[Saved data entries]
## src/verilog/cache_pkg.sv

```systemverilog
// Shared definitions for the blocking data cache
// Geometry, request type codes, control encodings and the address view

`default_nettype none

package cache_pkg;

  // --------------------------------------------------
  // Geometry
  // --------------------------------------------------
  localparam int addr_bits   = 32;
  localparam int word_bits   = 32;
  localparam int line_bits   = 128;
  localparam int line_bytes  = line_bits / 8;
  localparam int num_lines   = 16;
  localparam int index_bits  = 4;
  // Byte offset within a line
  localparam int offset_bits = 4;
  localparam int tag_bits    = addr_bits - index_bits - offset_bits;

  // Request and response type codes
  typedef enum logic [2:0] {
    req_read  = 3'd0,
    req_write = 3'd1,
    req_init  = 3'd2
  } req_type_t;

  // --------------------------------------------------
  // Datapath control encodings
  // --------------------------------------------------
  localparam logic wdata_word   = 1'b0;
  localparam logic wdata_refill = 1'b1;

  localparam logic maddr_evict  = 1'b0;
  localparam logic maddr_refill = 1'b1;

  // Word write enables lane 0, the datapath moves it to the addressed word
  localparam logic [line_bytes-1:0] wben_none = '0;
  localparam logic [line_bytes-1:0] wben_word = 16'h000f;
  localparam logic [line_bytes-1:0] wben_line = 16'hffff;

  // Address as seen by the cache
  typedef struct packed {
    logic [tag_bits-1:0]   tag;
    logic [index_bits-1:0] index;
    logic [1:0]            word_sel;
    logic [1:0]            byte_sel;
  } cache_addr_s;

  typedef union packed {
    logic [addr_bits-1:0] word;
    cache_addr_s          fields;
  } cache_addr_u;

endpackage

`default_nettype wire

```

## src/verilog/cache_ctrl.sv

```systemverilog
// Blocking cache controller
// State machine, valid and dirty bits, datapath enables and handshakes

`default_nettype none

module cache_ctrl (
  input  wire logic                                 clk,
  input  wire logic                                 reset,
  input  wire logic                                 cachereq_val,
  input  wire logic                                 cacheresp_rdy,
  input  wire logic                                 memreq_rdy,
  input  wire logic                                 memresp_val,
  input  wire logic                                 tag_match,
  input  wire cache_pkg::req_type_t                 req_type,
  input  wire logic [cache_pkg::index_bits-1:0]     req_index,
  output logic                                      cachereq_rdy,
  output logic                                      cacheresp_val,
  output logic                                      memreq_val,
  output logic                                      memresp_rdy,
  output cache_pkg::req_type_t                      memreq_type,
  output cache_pkg::req_type_t                      cacheresp_type,
  output logic                                      req_reg_en,
  output logic                                      tag_array_ren,
  output logic                                      tag_array_wen,
  output logic                                      data_array_ren,
  output logic                                      data_array_wen,
  output logic [cache_pkg::line_bytes-1:0]          data_array_wben,
  output logic                                      write_data_sel,
  output logic                                      evict_addr_reg_en,
  output logic                                      memreq_addr_sel,
  output logic                                      refill_reg_en,
  output logic                                      read_data_reg_en
);

  import cache_pkg::*;

  typedef enum logic [3:0] {
    st_idle,
    st_tag_check,
    st_read_access,
    st_write_access,
    st_resp,
    st_evict_prepare,
    st_evict_request,
    st_evict_wait,
    st_refill_request,
    st_refill_wait,
    st_refill_update
  } state_t;

  state_t state;
  state_t state_next;

  logic [num_lines-1:0] valid_bits;
  logic [num_lines-1:0] dirty_bits;
  logic                 hit;
  logic                 victim_dirty;

  assign hit          = valid_bits[req_index] && tag_match;
  assign victim_dirty = valid_bits[req_index] && dirty_bits[req_index];

  // --------------------------------------------------
  // State register and next state
  // --------------------------------------------------
  always_ff @(posedge clk) begin
    if (reset) begin
      state <= st_idle;
    end else begin
      state <= state_next;
    end
  end

  always_comb begin
    state_next = state;
    case (state)
      st_idle: begin
        if (cachereq_val) begin
          state_next = st_tag_check;
        end
      end
      st_tag_check: begin
        // Init skips the tag check entirely
        if (req_type == req_init) begin
          state_next = st_write_access;
        end else if (hit) begin
          state_next = (req_type == req_read) ? st_read_access : st_write_access;
        end else if (victim_dirty) begin
          state_next = st_evict_prepare;
        end else begin
          state_next = st_refill_request;
        end
      end
      st_read_access:   state_next = st_resp;
      st_write_access:  state_next = st_resp;
      st_resp: begin
        if (cacheresp_rdy) begin
          state_next = st_idle;
        end
      end
      st_evict_prepare: state_next = st_evict_request;
      st_evict_request: begin
        if (memreq_rdy) begin
          state_next = st_evict_wait;
        end
      end
      st_evict_wait: begin
        // Write acknowledgment from memory
        if (memresp_val) begin
          state_next = st_refill_request;
        end
      end
      st_refill_request: begin
        if (memreq_rdy) begin
          state_next = st_refill_wait;
        end
      end
      st_refill_wait: begin
        if (memresp_val) begin
          state_next = st_refill_update;
        end
      end
      st_refill_update: begin
        // Back to the access the request asked for
        state_next = (req_type == req_read) ? st_read_access : st_write_access;
      end
      default:          state_next = st_idle;
    endcase
  end

  // --------------------------------------------------
  // Valid and dirty bits
  // --------------------------------------------------
  always_ff @(posedge clk) begin
    if (reset) begin
      valid_bits <= '0;
      dirty_bits <= '0;
    end else if (state == st_refill_update) begin
      valid_bits[req_index] <= 1'b1;
      dirty_bits[req_index] <= 1'b0;
    end else if (state == st_write_access) begin
      if (req_type == req_init) begin
        valid_bits[req_index] <= 1'b1;
        dirty_bits[req_index] <= 1'b0;
      end else begin
        dirty_bits[req_index] <= 1'b1;
      end
    end
  end

  // --------------------------------------------------
  // Control outputs
  // --------------------------------------------------
  assign cacheresp_type = req_type;

  always_comb begin
    cachereq_rdy      = 1'b0;
    cacheresp_val     = 1'b0;
    memreq_val        = 1'b0;
    memresp_rdy       = 1'b0;
    memreq_type       = req_read;
    req_reg_en        = 1'b0;
    tag_array_ren     = 1'b0;
    tag_array_wen     = 1'b0;
    data_array_ren    = 1'b0;
    data_array_wen    = 1'b0;
    data_array_wben   = wben_none;
    write_data_sel    = wdata_word;
    evict_addr_reg_en = 1'b0;
    memreq_addr_sel   = maddr_refill;
    refill_reg_en     = 1'b0;
    read_data_reg_en  = 1'b0;
    case (state)
      st_idle: begin
        cachereq_rdy  = 1'b1;
        req_reg_en    = cachereq_val;
        tag_array_ren = 1'b1;
      end
      // Line read starts here so a hit needs no extra cycle
      st_tag_check:     data_array_ren = 1'b1;
      st_read_access:   read_data_reg_en = 1'b1;
      st_write_access: begin
        tag_array_wen   = (req_type == req_init);
        data_array_wen  = 1'b1;
        data_array_wben = wben_word;
      end
      st_resp:          cacheresp_val = 1'b1;
      st_evict_prepare: evict_addr_reg_en = 1'b1;
      st_evict_request: begin
        memreq_val      = 1'b1;
        memreq_type     = req_write;
        memreq_addr_sel = maddr_evict;
      end
      st_evict_wait:    memresp_rdy = 1'b1;
      st_refill_request: memreq_val = 1'b1;
      st_refill_wait: begin
        memresp_rdy   = 1'b1;
        refill_reg_en = memresp_val;
      end
      st_refill_update: begin
        tag_array_wen   = 1'b1;
        data_array_wen  = 1'b1;
        data_array_ren  = 1'b1;
        data_array_wben = wben_line;
        write_data_sel  = wdata_refill;
      end
      default: begin
        cachereq_rdy = 1'b0;
      end
    endcase
  end

endmodule

`default_nettype wire

```

## src/verilog/cache_dpath.sv

```systemverilog
// Blocking cache datapath
// Request registers, tag and data arrays, eviction address and word muxing

`default_nettype none

module cache_dpath (
  input  wire logic                                 clk,
  input  wire logic                                 reset,
  input  wire cache_pkg::req_type_t                 cachereq_type,
  input  wire logic [cache_pkg::addr_bits-1:0]      cachereq_addr,
  input  wire logic [cache_pkg::word_bits-1:0]      cachereq_data,
  input  wire logic [cache_pkg::line_bits-1:0]      memresp_data,
  input  wire logic                                 req_reg_en,
  input  wire logic                                 tag_array_ren,
  input  wire logic                                 tag_array_wen,
  input  wire logic                                 data_array_ren,
  input  wire logic                                 data_array_wen,
  input  wire logic [cache_pkg::line_bytes-1:0]     data_array_wben,
  input  wire logic                                 write_data_sel,
  input  wire logic                                 evict_addr_reg_en,
  input  wire logic                                 memreq_addr_sel,
  input  wire logic                                 refill_reg_en,
  input  wire logic                                 read_data_reg_en,
  output logic                                      tag_match,
  output cache_pkg::req_type_t                      req_type,
  output logic [cache_pkg::index_bits-1:0]          req_index,
  output logic [cache_pkg::word_bits-1:0]           cacheresp_data,
  output logic [cache_pkg::addr_bits-1:0]           memreq_addr,
  output logic [cache_pkg::line_bits-1:0]           memreq_data
);

  import cache_pkg::*;

  cache_addr_u           in_addr;
  cache_addr_u           req_addr;
  logic [addr_bits-1:0]  evict_addr;
  logic [addr_bits-1:0]  refill_addr;
  logic [word_bits-1:0]  req_data;
  logic [line_bits-1:0]  refill_line;

  logic [tag_bits-1:0]   tag_array [num_lines];
  logic [tag_bits-1:0]   tag_rdata;
  logic [line_bits-1:0]  data_array [num_lines];
  logic [line_bits-1:0]  data_rdata;

  logic [line_bits-1:0]  write_line;
  logic [line_bits-1:0]  merged_line;
  logic [line_bytes-1:0] wben_eff;
  logic [word_bits-1:0]  read_word;
  logic [word_bits-1:0]  resp_word;

  assign in_addr.word = cachereq_addr;

  // --------------------------------------------------
  // Registered request
  // --------------------------------------------------
  always_ff @(posedge clk) begin
    if (reset) begin
      req_type <= req_read;
    end else if (req_reg_en) begin
      req_type <= cachereq_type;
    end
  end

  always_ff @(posedge clk) begin
    if (req_reg_en) begin
      req_addr <= in_addr;
      req_data <= cachereq_data;
    end
  end

  assign req_index = req_addr.fields.index;

  // --------------------------------------------------
  // Tag array
  // --------------------------------------------------
  // Read with the incoming index while the request is taken
  always_ff @(posedge clk) begin
    if (tag_array_ren) begin
      tag_rdata <= tag_array[in_addr.fields.index];
    end
    if (tag_array_wen) begin
      tag_array[req_index] <= req_addr.fields.tag;
    end
  end

  assign tag_match = (tag_rdata == req_addr.fields.tag);

  // Victim line address
  always_ff @(posedge clk) begin
    if (evict_addr_reg_en) begin
      evict_addr <= {tag_rdata, req_index, {offset_bits{1'b0}}};
    end
  end

  assign refill_addr = {req_addr.word[addr_bits-1:offset_bits], {offset_bits{1'b0}}};
  assign memreq_addr = (memreq_addr_sel == maddr_refill) ? refill_addr : evict_addr;

  always_ff @(posedge clk) begin
    if (refill_reg_en) begin
      refill_line <= memresp_data;
    end
  end

  // --------------------------------------------------
  // Data array
  // --------------------------------------------------
  assign write_line = (write_data_sel == wdata_refill) ? refill_line : {4{req_data}};

  // Word writes move the lane 0 group to the addressed word
  assign wben_eff = (write_data_sel == wdata_refill)
                  ? data_array_wben
                  : data_array_wben << {req_addr.fields.word_sel, 2'b00};

  always_comb begin
    for (int b = 0; b < line_bytes; b++) begin
      merged_line[b*8 +: 8] = wben_eff[b] ? write_line[b*8 +: 8]
                                          : data_array[req_index][b*8 +: 8];
    end
  end

  // Write first, so a read during refill sees the new line
  always_ff @(posedge clk) begin
    if (data_array_wen) begin
      data_array[req_index] <= merged_line;
    end
    if (data_array_ren) begin
      data_rdata <= data_array_wen ? merged_line : data_array[req_index];
    end
  end

  assign memreq_data = data_rdata;

  // --------------------------------------------------
  // Response word
  // --------------------------------------------------
  always_comb begin
    case (req_addr.fields.word_sel)
      2'd0:    read_word = data_rdata[0*word_bits +: word_bits];
      2'd1:    read_word = data_rdata[1*word_bits +: word_bits];
      2'd2:    read_word = data_rdata[2*word_bits +: word_bits];
      default: read_word = data_rdata[3*word_bits +: word_bits];
    endcase
  end

  always_ff @(posedge clk) begin
    if (read_data_reg_en) begin
      resp_word <= read_word;
    end
  end

  assign cacheresp_data = resp_word;

endmodule

`default_nettype wire

```

## src/verilog/blocking_cache.sv

```systemverilog
// Blocking direct-mapped write-back data cache
// Joins the controller and the datapath to the processor and memory ports

`default_nettype none

module blocking_cache (
  input  wire logic                                 clk,
  input  wire logic                                 reset,

  // Processor request and response
  input  wire logic                                 cachereq_val,
  output logic                                      cachereq_rdy,
  input  wire cache_pkg::req_type_t                 cachereq_type,
  input  wire logic [cache_pkg::addr_bits-1:0]      cachereq_addr,
  input  wire logic [cache_pkg::word_bits-1:0]      cachereq_data,
  output logic                                      cacheresp_val,
  input  wire logic                                 cacheresp_rdy,
  output cache_pkg::req_type_t                      cacheresp_type,
  output logic [cache_pkg::word_bits-1:0]           cacheresp_data,

  // Line-wide memory port
  output logic                                      memreq_val,
  input  wire logic                                 memreq_rdy,
  output cache_pkg::req_type_t                      memreq_type,
  output logic [cache_pkg::addr_bits-1:0]           memreq_addr,
  output logic [cache_pkg::line_bits-1:0]           memreq_data,
  input  wire logic                                 memresp_val,
  output logic                                      memresp_rdy,
  input  wire logic [cache_pkg::line_bits-1:0]      memresp_data
);

  import cache_pkg::*;

  // Controller enables
  logic                  req_reg_en;
  logic                  tag_array_ren;
  logic                  tag_array_wen;
  logic                  data_array_ren;
  logic                  data_array_wen;
  logic [line_bytes-1:0] data_array_wben;
  logic                  write_data_sel;
  logic                  evict_addr_reg_en;
  logic                  memreq_addr_sel;
  logic                  refill_reg_en;
  logic                  read_data_reg_en;

  // Datapath status
  logic                  tag_match;
  req_type_t             req_type;
  logic [index_bits-1:0] req_index;

  cache_ctrl ctrl (
    .clk               (clk),
    .reset             (reset),
    .cachereq_val      (cachereq_val),
    .cacheresp_rdy     (cacheresp_rdy),
    .memreq_rdy        (memreq_rdy),
    .memresp_val       (memresp_val),
    .tag_match         (tag_match),
    .req_type          (req_type),
    .req_index         (req_index),
    .cachereq_rdy      (cachereq_rdy),
    .cacheresp_val     (cacheresp_val),
    .memreq_val        (memreq_val),
    .memresp_rdy       (memresp_rdy),
    .memreq_type       (memreq_type),
    .cacheresp_type    (cacheresp_type),
    .req_reg_en        (req_reg_en),
    .tag_array_ren     (tag_array_ren),
    .tag_array_wen     (tag_array_wen),
    .data_array_ren    (data_array_ren),
    .data_array_wen    (data_array_wen),
    .data_array_wben   (data_array_wben),
    .write_data_sel    (write_data_sel),
    .evict_addr_reg_en (evict_addr_reg_en),
    .memreq_addr_sel   (memreq_addr_sel),
    .refill_reg_en     (refill_reg_en),
    .read_data_reg_en  (read_data_reg_en)
  );

  cache_dpath dpath (
    .clk               (clk),
    .reset             (reset),
    .cachereq_type     (cachereq_type),
    .cachereq_addr     (cachereq_addr),
    .cachereq_data     (cachereq_data),
    .memresp_data      (memresp_data),
    .req_reg_en        (req_reg_en),
    .tag_array_ren     (tag_array_ren),
    .tag_array_wen     (tag_array_wen),
    .data_array_ren    (data_array_ren),
    .data_array_wen    (data_array_wen),
    .data_array_wben   (data_array_wben),
    .write_data_sel    (write_data_sel),
    .evict_addr_reg_en (evict_addr_reg_en),
    .memreq_addr_sel   (memreq_addr_sel),
    .refill_reg_en     (refill_reg_en),
    .read_data_reg_en  (read_data_reg_en),
    .tag_match         (tag_match),
    .req_type          (req_type),
    .req_index         (req_index),
    .cacheresp_data    (cacheresp_data),
    .memreq_addr       (memreq_addr),
    .memreq_data       (memreq_data)
  );

endmodule

`default_nettype wire

```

* BRIEF
Pick out all lines from the data above in which the word "addressed" appears.

* WRITTEN RESPONSE
  // Word write enables lane 0, the datapath moves it to the addressed word
  // Word writes move the lane 0 group to the addressed word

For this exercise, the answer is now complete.